Contrast this current performance optimisation-driven approach with some classical models such as, for example, a model proposed by Riesenhuber and Poggio (2000). The model expanded on HMAX (Riesenhuber & Poggio, 1999) which accomplished size and translation invariance by positing cells tuned to specific views of specific objects with an addition in the form of a hypothesis about object-tuned cells ensuing after view-tuned cells, where the former accomplish invariance to rotation in depth and illumination by pooling over the latter. In the case of this model, there is an explicit hypothesis about how representations differ across stages of processing, and how they accomplish invariance necessary for object recognition. Comparing such a model using RSA with the brain is much less underdetermining than in the case of DCNNs.

The architectural constraints of current DCNNs do not reflect similar theoretical considerations about the biological structure and representational strategies across stages of processing. DCNNs are then compared with the brain using a variety of similarity measures that are not arbitrated between on the grounds of relevance. Hence, this whole practice of DCNN model building and RSA-based comparisons proceeds entirely in a theory-free way about population coding. Consequently, object recognition is not mechanistically explained either in a how-possibly or how-actually way.

9 Conclusion

It has been claimed both across neuroscience and philosophy that DCNNs can be or that they already are mechanistic explanations of object recognition, while RSA has been taken to be able to corroborate DCNNs as mechanistic explanations. The arguments presented suggest that there are aspects of the current scientific practice of using DCNNs with RSA that are not conducive to the goal of mechanistically explaining object recognition and learning about the representations in the ventral stream.
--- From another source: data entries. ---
This is an optimization exercise on Yosys and OpenROAD, whose aim is small area, not a production implementation. In this exercise RTL edits were held to simulation tests only and were not proved equivalent to the original. Power and IR drop assume default switching activity.

Design ethernet_arp_icmp_macsec_classifier_core, start of the top module:
module ethernet_arp_icmp_macsec_classifier_core #(
    parameter int unsigned LENGTH_BITS = 14
) (
    input  wire logic                   i_clk,
    input  wire logic                   i_rst_n,
    input  wire logic                   i_in_valid,
    output logic                        o_in_stall,
    input  wire logic [7:0]             i_data_byte,
    input  wire logic                   i_last_byte,
    output logic                        o_out_valid,
    input  wire logic                   i_out_stall,
    output logic [2:0]                  o_status,
    output logic [2:0]                  o_protocol,
    output logic [LENGTH_BITS-1:0]      o_frame_length,
    output logic [31:0]                 o_word_a,
    output logic [31:0]                 o_word_b,
    output logic [15:0]                 o_half_a,
    output logic [15:0]                 o_half_b,
    output logic [7:0]                  o_byte_a,
    output logic [7:0]                  o_byte_b,
    output logic [7:0]                  o_byte_c
);
==> flow/config.mk <==
export PLATFORM = sky130hd
export DESIGN_NAME = ethernet_arp_icmp_macsec_classifier_core
export DESIGN_NICKNAME = ethernet_arp_icmp_macsec_classifier_core
export VERILOG_FILES = /design/flow/design.v
export SDC_FILE = /design/flow/constraint.sdc
export NUM_CORES = 4
export LEC_CHECK = 0
export CAP_MARGIN = 20
export CORE_MARGIN = 2
export CORE_UTILIZATION = 65
export SLEW_MARGIN = 20
==> flow/constraint.sdc <==
create_clock -name core_clock -period 5.0 [get_ports {i_clk}]
set_input_delay 1.0000 -clock core_clock [delete_from_list [all_inputs] [get_ports {i_clk}]]
set_output_delay 1.0000 -clock core_clock [all_outputs]
set_load 0.01 [all_outputs]
standard.sh (not shown) runs the stock make flow with config.mk's settings and CLKGATE_MAP_FILE= SYNTH_SCRIPT=/design/flow/synth_recipe.tcl, a recipe that flattens the netlist after the stock synthesis.
==> flow/flow/run.sh <==
#!/bin/bash
# layout flow: the standard flow (standard.sh, unchanged synthesis) with
#  - port buffers made of the smallest buffer cell, sky130_fd_sc_hd__buf_1
#  - clock tree of clkbuf_8 with sink clusters of at most 16 flip-flops, no dummy loads
# each tool's output goes to standard.log here and to ORFS's own logs under orfs/logs
set -euo pipefail
export BUFFER_PORTS_ARGS="-buffer_cell sky130_fd_sc_hd__buf_1"
export CTS_ARGS="-sink_clustering_enable -repair_clock_nets -sink_clustering_size 22 -sink_clustering_max_diameter 60 -buf_list sky130_fd_sc_hd__clkbuf_8 -dont_use_dummy_load"
bash standard.sh > standard.log 2>&1
The baseline completed with no timing, DRC or antenna violations.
There are readily available constraints the scientific practice could use that would be beneficial towards this goal. The first suggestion is to architecturally constrain DCNNs more carefully, by invoking biological constraints known to exist in the ventral stream. More theoretically informed architectural constraints would help models converge to solutions that would not be under-constraining for the purposes of learning about representational vehicles in the target system and would be able to reduce the underdetermination arising from multiple similarity measures used in this context. The second suggestion is that the relevance of similarity measures should also be tested rigorously. Given that current scientific practice does not reflect these concerns, DCNNs are neither how-actually nor how-possibly mechanistic explanations of object recognition.